Saved data entries:
════════

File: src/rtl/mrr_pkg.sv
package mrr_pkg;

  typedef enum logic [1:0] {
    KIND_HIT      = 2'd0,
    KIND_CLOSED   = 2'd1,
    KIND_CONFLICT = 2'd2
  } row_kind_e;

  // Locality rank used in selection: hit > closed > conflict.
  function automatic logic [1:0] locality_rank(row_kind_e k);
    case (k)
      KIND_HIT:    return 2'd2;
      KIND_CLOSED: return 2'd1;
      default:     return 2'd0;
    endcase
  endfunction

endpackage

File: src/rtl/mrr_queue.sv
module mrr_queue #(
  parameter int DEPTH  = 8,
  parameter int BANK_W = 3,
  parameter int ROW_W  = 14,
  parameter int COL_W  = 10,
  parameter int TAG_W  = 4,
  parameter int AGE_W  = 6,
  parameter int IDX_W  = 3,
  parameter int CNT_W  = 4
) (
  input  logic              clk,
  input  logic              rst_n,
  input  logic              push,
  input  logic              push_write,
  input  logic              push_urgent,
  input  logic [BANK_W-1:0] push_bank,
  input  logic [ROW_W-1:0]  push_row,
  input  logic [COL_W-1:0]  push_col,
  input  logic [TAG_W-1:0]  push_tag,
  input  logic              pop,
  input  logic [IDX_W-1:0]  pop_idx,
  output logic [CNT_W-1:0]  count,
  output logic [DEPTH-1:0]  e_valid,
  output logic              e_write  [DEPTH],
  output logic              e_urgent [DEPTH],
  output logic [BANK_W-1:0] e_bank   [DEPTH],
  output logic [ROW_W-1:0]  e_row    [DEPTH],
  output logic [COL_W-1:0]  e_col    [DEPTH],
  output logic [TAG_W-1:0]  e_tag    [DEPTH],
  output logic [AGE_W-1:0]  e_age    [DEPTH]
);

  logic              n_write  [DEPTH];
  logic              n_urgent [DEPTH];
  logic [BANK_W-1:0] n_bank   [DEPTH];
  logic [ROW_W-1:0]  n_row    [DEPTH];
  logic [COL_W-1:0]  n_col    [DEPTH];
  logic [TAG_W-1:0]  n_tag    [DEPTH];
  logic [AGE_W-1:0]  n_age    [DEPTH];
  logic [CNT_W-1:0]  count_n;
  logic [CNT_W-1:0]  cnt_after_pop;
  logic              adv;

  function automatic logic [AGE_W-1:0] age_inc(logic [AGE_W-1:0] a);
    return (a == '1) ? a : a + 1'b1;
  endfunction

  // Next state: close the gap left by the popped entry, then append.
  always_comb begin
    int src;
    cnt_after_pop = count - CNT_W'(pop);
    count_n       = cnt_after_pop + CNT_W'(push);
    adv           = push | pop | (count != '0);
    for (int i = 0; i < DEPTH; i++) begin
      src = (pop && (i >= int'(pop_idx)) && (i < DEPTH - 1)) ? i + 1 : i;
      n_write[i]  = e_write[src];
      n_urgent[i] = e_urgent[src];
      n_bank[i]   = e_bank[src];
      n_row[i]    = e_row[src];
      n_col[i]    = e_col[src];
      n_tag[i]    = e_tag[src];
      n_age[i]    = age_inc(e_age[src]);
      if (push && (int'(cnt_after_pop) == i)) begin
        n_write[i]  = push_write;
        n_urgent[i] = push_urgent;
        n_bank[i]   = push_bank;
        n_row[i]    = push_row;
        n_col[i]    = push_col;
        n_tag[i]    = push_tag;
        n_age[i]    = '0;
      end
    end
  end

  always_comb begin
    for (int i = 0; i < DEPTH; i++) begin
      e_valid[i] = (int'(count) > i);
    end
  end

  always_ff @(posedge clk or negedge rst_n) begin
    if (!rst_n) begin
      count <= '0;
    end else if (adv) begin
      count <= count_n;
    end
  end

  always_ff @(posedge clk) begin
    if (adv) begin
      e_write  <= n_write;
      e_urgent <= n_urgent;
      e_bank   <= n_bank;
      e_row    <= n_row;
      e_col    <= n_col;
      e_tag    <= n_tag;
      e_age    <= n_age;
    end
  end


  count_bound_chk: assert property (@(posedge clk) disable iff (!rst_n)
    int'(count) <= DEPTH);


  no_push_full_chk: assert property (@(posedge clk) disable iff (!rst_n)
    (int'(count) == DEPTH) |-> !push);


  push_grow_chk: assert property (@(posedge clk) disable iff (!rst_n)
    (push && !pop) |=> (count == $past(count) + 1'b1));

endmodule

════════

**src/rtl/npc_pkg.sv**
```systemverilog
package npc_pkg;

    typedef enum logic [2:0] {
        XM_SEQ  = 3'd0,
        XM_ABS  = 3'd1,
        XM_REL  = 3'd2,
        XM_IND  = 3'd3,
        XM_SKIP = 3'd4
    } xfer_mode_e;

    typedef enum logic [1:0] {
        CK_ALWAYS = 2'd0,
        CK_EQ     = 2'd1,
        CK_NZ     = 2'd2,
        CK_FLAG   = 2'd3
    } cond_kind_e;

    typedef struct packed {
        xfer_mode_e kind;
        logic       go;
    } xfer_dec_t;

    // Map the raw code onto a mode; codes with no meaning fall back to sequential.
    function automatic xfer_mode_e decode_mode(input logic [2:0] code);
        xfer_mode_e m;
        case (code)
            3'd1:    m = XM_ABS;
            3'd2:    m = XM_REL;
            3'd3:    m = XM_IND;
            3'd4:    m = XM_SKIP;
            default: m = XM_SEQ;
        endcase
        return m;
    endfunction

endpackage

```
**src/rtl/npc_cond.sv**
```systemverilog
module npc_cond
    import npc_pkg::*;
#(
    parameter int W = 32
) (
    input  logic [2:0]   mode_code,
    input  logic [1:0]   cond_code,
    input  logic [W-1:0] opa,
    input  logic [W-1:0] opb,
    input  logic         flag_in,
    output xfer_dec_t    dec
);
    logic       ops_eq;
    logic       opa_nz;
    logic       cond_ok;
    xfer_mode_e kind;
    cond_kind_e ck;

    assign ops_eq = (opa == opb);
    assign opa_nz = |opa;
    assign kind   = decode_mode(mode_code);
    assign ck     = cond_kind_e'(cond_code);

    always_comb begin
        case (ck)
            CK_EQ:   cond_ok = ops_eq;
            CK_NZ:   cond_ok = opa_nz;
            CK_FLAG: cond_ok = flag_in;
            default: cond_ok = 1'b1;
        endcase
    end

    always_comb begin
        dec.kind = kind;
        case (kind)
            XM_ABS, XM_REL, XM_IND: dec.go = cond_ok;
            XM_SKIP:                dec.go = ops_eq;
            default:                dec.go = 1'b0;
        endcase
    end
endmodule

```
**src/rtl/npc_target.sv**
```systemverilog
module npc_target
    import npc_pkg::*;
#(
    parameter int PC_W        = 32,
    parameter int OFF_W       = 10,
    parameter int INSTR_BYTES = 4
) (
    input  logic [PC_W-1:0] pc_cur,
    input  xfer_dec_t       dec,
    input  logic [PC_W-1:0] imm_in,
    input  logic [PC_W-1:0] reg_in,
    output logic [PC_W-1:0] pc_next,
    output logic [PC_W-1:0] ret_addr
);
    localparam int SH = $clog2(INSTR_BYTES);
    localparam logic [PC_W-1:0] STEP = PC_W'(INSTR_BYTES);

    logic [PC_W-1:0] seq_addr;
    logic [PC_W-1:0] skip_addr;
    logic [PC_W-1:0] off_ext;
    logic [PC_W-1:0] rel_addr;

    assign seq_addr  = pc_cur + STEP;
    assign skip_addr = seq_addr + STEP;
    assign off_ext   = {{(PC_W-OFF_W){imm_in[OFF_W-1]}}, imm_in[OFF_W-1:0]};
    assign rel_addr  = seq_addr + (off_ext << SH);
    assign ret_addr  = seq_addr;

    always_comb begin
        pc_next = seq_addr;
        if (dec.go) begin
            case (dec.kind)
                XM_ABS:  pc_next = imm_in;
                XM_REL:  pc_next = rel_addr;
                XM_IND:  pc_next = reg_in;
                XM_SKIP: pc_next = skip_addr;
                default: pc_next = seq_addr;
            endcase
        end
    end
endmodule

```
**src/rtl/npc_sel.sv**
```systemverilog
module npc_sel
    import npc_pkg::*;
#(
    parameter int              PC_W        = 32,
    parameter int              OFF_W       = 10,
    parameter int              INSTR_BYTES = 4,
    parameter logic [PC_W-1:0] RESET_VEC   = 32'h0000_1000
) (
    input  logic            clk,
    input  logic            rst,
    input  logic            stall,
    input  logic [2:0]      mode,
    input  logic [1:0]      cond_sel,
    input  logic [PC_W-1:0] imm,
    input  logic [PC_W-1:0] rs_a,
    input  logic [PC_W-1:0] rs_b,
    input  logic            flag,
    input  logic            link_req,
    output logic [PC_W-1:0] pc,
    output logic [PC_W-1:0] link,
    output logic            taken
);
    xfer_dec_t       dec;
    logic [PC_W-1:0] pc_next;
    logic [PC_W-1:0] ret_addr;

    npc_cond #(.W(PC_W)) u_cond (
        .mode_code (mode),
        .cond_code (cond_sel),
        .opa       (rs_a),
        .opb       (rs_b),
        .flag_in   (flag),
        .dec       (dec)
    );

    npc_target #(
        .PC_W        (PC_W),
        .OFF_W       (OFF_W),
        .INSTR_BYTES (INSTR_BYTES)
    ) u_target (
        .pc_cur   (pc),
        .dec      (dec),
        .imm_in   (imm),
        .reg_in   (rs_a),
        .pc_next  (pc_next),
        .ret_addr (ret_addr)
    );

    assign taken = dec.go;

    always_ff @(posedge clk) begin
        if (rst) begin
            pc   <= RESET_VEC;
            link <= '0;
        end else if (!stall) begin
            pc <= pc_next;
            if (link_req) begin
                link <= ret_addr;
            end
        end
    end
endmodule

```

════════

Task item = Give a single number: the count of lines above that include the word "taken".

Task solution = 2